# [DATA SUPPLIED]
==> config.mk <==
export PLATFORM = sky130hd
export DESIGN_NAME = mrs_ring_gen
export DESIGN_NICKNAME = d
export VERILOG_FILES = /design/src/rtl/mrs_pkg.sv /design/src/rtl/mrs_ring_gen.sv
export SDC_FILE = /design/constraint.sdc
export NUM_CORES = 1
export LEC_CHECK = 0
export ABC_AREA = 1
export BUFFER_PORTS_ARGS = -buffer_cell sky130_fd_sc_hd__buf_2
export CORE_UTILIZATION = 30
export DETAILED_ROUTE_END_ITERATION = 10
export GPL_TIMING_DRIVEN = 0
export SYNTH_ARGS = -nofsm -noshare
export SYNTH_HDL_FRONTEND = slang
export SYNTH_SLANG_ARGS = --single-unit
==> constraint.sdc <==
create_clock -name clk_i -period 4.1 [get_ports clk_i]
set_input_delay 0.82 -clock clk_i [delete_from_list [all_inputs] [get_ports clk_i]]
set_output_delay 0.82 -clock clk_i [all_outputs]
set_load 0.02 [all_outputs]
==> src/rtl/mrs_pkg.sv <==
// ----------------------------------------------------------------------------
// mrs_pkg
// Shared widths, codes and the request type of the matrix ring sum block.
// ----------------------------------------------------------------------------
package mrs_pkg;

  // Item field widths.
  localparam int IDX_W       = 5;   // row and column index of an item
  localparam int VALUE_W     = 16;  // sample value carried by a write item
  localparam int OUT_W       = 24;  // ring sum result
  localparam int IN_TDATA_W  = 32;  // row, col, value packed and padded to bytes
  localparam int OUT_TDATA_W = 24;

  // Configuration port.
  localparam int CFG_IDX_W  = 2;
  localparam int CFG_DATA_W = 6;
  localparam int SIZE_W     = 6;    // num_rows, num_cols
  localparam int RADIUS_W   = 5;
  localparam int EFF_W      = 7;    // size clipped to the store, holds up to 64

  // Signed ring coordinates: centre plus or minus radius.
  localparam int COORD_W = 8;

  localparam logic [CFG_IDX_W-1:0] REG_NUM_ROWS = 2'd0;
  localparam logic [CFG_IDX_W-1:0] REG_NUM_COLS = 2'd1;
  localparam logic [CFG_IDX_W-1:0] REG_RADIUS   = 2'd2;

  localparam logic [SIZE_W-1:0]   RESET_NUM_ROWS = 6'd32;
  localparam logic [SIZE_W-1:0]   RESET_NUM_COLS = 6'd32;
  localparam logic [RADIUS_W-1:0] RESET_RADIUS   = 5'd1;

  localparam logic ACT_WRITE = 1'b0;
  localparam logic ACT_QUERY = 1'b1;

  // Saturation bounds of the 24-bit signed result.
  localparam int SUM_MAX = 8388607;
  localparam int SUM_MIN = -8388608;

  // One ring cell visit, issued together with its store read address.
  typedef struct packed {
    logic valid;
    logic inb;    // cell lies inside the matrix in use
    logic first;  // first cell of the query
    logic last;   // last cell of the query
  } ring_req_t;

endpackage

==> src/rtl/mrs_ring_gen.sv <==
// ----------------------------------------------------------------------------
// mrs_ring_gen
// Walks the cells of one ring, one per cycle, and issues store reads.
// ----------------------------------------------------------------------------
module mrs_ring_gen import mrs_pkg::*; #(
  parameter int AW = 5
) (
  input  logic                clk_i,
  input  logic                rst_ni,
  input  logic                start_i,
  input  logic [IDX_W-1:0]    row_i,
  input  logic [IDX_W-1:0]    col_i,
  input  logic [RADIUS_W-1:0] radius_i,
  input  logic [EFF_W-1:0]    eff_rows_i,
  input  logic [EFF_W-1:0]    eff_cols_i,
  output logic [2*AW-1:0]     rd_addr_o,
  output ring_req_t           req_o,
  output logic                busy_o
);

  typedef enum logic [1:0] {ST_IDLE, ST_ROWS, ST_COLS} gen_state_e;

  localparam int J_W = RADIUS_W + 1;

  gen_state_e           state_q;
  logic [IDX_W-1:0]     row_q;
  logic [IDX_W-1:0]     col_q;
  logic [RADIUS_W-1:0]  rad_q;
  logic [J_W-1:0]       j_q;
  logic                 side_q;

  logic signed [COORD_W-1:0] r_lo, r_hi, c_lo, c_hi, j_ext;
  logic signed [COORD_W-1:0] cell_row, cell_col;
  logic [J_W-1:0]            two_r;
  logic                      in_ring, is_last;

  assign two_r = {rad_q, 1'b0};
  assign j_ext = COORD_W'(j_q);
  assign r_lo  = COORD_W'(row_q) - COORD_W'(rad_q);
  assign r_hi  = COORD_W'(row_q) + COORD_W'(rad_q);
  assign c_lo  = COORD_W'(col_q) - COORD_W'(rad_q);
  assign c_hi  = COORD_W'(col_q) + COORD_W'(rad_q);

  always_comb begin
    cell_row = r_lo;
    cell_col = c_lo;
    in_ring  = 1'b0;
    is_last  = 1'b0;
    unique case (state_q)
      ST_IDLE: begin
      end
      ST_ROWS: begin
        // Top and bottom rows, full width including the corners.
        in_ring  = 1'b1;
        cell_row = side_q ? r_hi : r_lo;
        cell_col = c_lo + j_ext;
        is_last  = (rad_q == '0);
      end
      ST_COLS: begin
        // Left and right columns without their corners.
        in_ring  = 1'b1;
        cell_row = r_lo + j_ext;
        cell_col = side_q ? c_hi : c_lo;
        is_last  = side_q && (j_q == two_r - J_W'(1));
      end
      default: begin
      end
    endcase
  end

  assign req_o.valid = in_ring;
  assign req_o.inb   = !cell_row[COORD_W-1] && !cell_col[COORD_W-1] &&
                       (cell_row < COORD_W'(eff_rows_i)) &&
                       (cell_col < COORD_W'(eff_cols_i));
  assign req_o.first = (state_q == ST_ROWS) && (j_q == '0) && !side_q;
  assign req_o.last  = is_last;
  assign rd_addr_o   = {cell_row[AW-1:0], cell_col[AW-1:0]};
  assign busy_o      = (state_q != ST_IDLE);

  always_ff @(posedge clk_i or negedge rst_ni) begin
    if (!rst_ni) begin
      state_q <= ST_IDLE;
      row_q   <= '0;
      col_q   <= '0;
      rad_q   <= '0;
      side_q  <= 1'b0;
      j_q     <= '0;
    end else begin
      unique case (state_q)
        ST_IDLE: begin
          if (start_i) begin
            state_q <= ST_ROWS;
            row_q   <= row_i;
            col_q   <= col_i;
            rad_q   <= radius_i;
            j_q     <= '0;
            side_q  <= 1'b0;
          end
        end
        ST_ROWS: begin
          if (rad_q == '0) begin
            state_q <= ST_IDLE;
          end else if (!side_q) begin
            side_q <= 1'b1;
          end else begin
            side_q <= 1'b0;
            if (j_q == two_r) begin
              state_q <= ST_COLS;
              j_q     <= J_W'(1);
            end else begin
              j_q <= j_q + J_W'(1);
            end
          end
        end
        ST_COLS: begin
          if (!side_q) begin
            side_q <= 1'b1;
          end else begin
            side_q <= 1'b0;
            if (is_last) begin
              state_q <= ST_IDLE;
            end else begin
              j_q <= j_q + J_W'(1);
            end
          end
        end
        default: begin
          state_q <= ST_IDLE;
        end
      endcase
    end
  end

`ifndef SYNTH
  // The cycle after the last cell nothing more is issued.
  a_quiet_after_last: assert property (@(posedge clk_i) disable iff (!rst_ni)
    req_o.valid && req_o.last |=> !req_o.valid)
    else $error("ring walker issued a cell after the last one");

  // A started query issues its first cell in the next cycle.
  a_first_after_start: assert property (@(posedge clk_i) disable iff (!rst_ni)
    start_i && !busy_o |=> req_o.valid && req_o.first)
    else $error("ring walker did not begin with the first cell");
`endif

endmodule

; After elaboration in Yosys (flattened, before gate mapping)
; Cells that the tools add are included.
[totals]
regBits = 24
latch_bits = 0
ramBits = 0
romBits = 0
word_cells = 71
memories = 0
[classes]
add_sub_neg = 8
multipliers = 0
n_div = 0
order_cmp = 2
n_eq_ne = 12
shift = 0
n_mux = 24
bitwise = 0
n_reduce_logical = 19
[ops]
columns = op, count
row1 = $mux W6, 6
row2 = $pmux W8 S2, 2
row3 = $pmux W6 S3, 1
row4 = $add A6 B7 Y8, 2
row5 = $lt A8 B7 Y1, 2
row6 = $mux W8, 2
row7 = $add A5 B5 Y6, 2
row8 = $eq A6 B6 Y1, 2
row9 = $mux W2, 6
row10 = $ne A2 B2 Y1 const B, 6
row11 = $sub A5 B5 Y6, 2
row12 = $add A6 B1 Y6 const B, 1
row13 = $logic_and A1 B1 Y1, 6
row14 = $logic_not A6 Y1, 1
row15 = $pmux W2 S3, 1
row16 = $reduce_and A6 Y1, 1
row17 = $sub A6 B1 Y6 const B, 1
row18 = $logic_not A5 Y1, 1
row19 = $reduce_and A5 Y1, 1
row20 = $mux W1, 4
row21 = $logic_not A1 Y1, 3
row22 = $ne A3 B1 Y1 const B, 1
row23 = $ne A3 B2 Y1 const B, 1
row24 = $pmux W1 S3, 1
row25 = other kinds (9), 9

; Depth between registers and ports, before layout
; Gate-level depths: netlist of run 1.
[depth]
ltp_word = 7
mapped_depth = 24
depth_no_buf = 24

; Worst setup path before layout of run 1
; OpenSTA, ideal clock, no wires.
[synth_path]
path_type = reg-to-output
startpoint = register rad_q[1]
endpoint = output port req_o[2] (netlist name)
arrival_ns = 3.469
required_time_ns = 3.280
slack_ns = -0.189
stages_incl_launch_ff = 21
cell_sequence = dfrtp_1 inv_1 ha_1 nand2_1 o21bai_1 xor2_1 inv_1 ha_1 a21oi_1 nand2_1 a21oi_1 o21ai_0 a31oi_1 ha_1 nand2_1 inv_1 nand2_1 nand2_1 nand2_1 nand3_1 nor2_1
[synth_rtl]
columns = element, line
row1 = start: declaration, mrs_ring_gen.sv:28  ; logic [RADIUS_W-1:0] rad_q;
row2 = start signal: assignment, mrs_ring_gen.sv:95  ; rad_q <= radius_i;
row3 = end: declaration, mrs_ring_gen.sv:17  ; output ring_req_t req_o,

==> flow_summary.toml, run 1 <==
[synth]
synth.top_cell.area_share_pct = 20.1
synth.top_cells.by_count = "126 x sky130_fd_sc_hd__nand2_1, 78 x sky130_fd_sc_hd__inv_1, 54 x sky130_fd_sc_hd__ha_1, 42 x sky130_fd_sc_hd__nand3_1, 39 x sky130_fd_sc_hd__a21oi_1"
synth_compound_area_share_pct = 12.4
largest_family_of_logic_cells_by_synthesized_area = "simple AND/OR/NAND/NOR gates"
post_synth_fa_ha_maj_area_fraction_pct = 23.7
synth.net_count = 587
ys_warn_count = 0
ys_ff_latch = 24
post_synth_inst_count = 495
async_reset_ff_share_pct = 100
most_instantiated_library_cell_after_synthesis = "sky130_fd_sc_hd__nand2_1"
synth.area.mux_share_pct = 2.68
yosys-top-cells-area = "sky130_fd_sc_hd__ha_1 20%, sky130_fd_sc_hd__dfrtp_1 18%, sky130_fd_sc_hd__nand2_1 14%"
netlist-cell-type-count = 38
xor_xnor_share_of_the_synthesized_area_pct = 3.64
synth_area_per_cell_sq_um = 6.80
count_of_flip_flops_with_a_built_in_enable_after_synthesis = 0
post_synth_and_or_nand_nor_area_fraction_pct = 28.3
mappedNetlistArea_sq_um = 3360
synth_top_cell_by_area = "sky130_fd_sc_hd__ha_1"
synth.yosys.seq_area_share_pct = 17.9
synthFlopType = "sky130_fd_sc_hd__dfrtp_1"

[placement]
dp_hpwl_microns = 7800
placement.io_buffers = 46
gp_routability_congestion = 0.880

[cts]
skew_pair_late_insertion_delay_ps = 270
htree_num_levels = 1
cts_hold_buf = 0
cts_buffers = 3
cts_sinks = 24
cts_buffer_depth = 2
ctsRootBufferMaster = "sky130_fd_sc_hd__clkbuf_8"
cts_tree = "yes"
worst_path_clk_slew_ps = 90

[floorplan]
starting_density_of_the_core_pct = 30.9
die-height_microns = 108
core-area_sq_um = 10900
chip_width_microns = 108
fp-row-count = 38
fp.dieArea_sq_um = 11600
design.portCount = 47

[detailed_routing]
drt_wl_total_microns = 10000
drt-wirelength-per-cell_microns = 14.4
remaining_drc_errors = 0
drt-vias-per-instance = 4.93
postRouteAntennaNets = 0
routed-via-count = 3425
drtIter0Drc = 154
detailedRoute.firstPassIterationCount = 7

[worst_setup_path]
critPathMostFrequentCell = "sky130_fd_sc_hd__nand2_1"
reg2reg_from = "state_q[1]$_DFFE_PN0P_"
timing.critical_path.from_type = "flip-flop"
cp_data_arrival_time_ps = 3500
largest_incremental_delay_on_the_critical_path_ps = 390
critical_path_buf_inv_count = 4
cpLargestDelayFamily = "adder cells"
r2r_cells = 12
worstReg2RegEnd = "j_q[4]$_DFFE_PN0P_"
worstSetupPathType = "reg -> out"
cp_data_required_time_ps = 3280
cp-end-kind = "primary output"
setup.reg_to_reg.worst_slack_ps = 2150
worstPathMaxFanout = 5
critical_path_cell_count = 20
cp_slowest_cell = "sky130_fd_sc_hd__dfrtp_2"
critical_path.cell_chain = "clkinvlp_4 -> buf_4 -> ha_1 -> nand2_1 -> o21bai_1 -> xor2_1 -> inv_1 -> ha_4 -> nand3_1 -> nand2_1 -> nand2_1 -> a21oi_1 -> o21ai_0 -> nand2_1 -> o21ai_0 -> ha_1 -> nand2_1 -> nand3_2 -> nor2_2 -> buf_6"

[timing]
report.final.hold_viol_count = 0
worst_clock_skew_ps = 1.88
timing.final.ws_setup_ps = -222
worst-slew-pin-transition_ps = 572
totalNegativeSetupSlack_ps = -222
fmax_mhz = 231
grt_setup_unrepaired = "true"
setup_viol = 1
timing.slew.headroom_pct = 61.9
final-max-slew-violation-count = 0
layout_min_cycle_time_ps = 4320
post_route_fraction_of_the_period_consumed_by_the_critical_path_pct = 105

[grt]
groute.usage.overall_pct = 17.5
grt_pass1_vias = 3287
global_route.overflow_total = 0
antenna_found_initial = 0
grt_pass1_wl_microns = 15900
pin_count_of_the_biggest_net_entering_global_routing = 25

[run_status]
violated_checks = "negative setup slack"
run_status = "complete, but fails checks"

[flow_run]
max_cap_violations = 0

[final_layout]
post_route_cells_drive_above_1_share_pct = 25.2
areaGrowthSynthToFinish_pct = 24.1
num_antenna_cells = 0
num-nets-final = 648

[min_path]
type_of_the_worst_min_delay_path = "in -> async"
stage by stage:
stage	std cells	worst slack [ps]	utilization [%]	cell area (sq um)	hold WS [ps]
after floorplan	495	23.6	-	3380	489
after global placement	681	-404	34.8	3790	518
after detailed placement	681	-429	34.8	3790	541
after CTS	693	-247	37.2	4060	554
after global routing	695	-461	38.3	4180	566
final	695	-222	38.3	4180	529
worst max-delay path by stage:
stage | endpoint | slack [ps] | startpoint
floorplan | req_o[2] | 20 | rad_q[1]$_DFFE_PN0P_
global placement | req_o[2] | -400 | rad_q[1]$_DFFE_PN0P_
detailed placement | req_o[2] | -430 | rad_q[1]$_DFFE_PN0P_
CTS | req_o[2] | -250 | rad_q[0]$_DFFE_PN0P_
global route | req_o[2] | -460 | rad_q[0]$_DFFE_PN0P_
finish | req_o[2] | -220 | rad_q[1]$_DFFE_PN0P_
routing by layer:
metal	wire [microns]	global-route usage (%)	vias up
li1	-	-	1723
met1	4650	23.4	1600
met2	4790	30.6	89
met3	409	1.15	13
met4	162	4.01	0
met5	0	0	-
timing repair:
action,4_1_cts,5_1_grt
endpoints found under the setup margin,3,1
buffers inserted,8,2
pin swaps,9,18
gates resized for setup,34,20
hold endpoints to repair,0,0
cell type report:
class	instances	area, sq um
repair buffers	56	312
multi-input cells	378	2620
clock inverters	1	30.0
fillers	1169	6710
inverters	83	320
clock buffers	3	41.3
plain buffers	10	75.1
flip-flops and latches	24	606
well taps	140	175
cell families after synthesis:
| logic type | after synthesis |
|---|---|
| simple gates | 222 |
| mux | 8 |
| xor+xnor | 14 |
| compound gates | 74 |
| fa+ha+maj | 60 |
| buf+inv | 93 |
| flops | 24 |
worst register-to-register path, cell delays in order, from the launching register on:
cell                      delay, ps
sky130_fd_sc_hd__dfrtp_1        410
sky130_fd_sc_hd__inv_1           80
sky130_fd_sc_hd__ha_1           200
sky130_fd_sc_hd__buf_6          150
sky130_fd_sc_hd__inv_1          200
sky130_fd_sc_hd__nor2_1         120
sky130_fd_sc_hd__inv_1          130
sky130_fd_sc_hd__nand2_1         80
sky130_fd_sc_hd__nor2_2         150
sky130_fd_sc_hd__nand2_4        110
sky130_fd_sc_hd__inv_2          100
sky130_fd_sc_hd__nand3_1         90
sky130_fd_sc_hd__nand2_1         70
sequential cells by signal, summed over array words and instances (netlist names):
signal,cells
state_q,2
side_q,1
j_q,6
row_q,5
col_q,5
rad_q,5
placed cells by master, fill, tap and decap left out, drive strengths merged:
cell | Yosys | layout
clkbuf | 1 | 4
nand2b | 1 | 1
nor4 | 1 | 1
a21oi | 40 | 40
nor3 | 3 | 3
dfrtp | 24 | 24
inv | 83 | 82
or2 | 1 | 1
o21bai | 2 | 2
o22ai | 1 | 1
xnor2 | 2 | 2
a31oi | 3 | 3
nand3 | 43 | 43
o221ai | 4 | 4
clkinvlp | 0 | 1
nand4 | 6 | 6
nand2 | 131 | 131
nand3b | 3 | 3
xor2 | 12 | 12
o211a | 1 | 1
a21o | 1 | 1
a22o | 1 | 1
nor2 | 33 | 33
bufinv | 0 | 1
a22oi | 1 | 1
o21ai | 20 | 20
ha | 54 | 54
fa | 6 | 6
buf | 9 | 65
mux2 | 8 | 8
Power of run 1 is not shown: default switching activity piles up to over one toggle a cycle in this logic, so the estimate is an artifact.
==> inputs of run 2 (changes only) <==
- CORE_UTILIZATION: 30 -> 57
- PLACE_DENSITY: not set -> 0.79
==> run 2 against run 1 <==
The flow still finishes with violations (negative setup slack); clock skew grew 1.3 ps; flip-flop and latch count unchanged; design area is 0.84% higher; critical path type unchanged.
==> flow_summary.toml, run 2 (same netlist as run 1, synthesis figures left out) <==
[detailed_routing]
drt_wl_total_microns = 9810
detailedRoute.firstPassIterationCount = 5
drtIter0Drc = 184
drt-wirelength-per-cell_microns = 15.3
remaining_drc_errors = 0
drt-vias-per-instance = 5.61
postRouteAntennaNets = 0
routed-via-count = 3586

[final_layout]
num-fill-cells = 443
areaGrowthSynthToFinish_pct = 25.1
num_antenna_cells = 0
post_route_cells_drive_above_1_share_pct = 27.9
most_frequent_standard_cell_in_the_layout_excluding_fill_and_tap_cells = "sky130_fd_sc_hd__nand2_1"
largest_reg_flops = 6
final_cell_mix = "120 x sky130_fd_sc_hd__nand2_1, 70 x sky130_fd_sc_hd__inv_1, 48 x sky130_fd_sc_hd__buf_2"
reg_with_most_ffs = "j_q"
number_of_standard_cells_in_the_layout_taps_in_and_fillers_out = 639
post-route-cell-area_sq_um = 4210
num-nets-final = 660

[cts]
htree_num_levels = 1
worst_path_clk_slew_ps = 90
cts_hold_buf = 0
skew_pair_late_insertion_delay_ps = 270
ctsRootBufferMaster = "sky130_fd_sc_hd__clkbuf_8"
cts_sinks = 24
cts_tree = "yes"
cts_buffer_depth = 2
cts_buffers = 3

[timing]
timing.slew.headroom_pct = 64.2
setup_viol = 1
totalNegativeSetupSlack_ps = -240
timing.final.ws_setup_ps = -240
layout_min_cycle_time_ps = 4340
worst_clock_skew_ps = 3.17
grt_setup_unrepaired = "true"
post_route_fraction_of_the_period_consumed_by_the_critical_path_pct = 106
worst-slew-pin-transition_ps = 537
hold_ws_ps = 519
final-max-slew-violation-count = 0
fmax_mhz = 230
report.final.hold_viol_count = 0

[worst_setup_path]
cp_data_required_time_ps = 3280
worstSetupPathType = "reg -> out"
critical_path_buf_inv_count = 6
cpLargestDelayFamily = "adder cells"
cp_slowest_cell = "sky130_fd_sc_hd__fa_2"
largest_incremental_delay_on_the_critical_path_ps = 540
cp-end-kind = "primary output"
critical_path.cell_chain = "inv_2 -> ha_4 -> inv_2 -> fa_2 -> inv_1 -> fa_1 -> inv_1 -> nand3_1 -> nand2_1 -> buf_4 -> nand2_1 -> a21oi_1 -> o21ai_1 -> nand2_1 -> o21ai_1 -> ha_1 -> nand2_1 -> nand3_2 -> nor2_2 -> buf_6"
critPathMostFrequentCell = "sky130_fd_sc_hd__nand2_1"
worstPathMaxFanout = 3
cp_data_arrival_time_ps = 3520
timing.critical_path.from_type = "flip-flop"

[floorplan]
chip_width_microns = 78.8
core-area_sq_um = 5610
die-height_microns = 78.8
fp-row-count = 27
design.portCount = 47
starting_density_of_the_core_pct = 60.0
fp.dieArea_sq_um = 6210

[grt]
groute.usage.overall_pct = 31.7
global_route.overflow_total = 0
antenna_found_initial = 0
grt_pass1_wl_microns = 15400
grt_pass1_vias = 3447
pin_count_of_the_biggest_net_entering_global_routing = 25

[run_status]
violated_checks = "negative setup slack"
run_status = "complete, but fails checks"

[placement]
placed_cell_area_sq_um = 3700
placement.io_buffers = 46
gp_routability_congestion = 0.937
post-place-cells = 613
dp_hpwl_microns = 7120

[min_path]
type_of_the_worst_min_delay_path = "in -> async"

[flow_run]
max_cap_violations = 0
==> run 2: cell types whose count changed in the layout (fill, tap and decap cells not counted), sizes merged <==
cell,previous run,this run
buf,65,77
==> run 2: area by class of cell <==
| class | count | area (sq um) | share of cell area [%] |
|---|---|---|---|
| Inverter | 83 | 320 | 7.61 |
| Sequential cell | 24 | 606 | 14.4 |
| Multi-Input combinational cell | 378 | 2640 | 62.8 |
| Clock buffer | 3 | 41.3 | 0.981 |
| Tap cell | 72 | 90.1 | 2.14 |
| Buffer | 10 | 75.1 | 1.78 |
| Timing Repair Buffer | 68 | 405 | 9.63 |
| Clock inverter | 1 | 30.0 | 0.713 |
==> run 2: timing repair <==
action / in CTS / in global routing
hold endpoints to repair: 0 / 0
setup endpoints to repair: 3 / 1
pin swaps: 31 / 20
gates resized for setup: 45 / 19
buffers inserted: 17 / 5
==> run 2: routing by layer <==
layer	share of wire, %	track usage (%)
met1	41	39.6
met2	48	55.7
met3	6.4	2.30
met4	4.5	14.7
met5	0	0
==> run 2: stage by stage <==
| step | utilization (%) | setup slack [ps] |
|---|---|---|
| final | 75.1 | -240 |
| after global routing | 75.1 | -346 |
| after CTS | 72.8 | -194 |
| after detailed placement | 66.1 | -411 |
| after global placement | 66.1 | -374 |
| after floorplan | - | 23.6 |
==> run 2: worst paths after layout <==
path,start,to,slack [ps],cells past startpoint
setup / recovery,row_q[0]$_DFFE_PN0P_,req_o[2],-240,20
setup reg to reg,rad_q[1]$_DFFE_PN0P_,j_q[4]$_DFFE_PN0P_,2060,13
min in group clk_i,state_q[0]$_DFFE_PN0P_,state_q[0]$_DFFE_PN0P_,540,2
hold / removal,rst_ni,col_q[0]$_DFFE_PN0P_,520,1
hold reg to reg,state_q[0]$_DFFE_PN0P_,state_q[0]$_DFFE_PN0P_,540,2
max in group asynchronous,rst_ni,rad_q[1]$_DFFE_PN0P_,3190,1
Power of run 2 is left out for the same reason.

# [THE PROBLEM]
Start with the line above that contains "export SYNTH_SLANG_ARGS = --single-unit" and end with the line that contains "store read address.". Write out those lines exactly, and only those.

# [RESULT OF THE EXERCISE]
export SYNTH_SLANG_ARGS = --single-unit
==> constraint.sdc <==
create_clock -name clk_i -period 4.1 [get_ports clk_i]
set_input_delay 0.82 -clock clk_i [delete_from_list [all_inputs] [get_ports clk_i]]
set_output_delay 0.82 -clock clk_i [all_outputs]
set_load 0.02 [all_outputs]
==> src/rtl/mrs_pkg.sv <==
// ----------------------------------------------------------------------------
// mrs_pkg
// Shared widths, codes and the request type of the matrix ring sum block.
// ----------------------------------------------------------------------------
package mrs_pkg;

  // Item field widths.
  localparam int IDX_W       = 5;   // row and column index of an item
  localparam int VALUE_W     = 16;  // sample value carried by a write item
  localparam int OUT_W       = 24;  // ring sum result
  localparam int IN_TDATA_W  = 32;  // row, col, value packed and padded to bytes
  localparam int OUT_TDATA_W = 24;

  // Configuration port.
  localparam int CFG_IDX_W  = 2;
  localparam int CFG_DATA_W = 6;
  localparam int SIZE_W     = 6;    // num_rows, num_cols
  localparam int RADIUS_W   = 5;
  localparam int EFF_W      = 7;    // size clipped to the store, holds up to 64

  // Signed ring coordinates: centre plus or minus radius.
  localparam int COORD_W = 8;

  localparam logic [CFG_IDX_W-1:0] REG_NUM_ROWS = 2'd0;
  localparam logic [CFG_IDX_W-1:0] REG_NUM_COLS = 2'd1;
  localparam logic [CFG_IDX_W-1:0] REG_RADIUS   = 2'd2;

  localparam logic [SIZE_W-1:0]   RESET_NUM_ROWS = 6'd32;
  localparam logic [SIZE_W-1:0]   RESET_NUM_COLS = 6'd32;
  localparam logic [RADIUS_W-1:0] RESET_RADIUS   = 5'd1;

  localparam logic ACT_WRITE = 1'b0;
  localparam logic ACT_QUERY = 1'b1;

  // Saturation bounds of the 24-bit signed result.
  localparam int SUM_MAX = 8388607;
  localparam int SUM_MIN = -8388608;

  // One ring cell visit, issued together with its store read address.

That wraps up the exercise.